I’m a planner. What can I say? I keep a daily task list not just at work, but one for my personal life too. Then I combine the two on both a weekly task list and on my digital calendar. I check off those items I accomplish throughout the day, religiously reviewing and revising my list each evening. This is how I keep my busy life on track. I schedule kids’ events, work events, church events, recreational events, appointments, blog posts, and even medicinal/vitamin dosing as they should occur throughout the day.
It’s not a perfect system, by any means. Nor is it always appreciated by others.

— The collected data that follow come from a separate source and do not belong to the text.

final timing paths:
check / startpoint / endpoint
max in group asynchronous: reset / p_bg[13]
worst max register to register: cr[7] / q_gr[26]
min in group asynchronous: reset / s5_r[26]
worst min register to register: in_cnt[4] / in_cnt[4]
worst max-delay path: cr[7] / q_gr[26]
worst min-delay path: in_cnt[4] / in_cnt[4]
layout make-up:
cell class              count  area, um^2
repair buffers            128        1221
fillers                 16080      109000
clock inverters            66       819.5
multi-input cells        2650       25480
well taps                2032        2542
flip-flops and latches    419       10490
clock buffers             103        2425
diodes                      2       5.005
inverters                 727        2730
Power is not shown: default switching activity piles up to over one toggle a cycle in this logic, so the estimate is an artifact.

Once a professor divided our class into groups, asking us to describe how we would each be beneficial to our team. Excitedly, I stepped up, sure I knew my answer. Light-heartedly, I introduced myself as an efficient Task Master. Before I could explain how proficient I was at planning timelines to keep a project on task, a gentleman (I use that term loosely) in the group piped up with, “You’re delirious if you think you’re going to waltz in here and boss the rest of us around!” (His name was John, by the way, in case he ever spontaneously reads this post and has cause to wonder if I’m referring to him. Yes, John, it’s you.) It was then I realized a) task master wasn’t a humorously-recognized term in all cultures (such as the culture of miserable jerks seeking company); b) humor does not have the power to break down personal issue barriers (probably not the sound barrier either); c) groups don’t always wish to operate within the realm of organization (why bother when chaos can rule?); and d) when another group position becomes available, I’m an immediate bail-out..more than happy to spontaneously say adios to a hostile teammate (who, incidentally, ended the semester with only one other teammate who made him carry the entire load).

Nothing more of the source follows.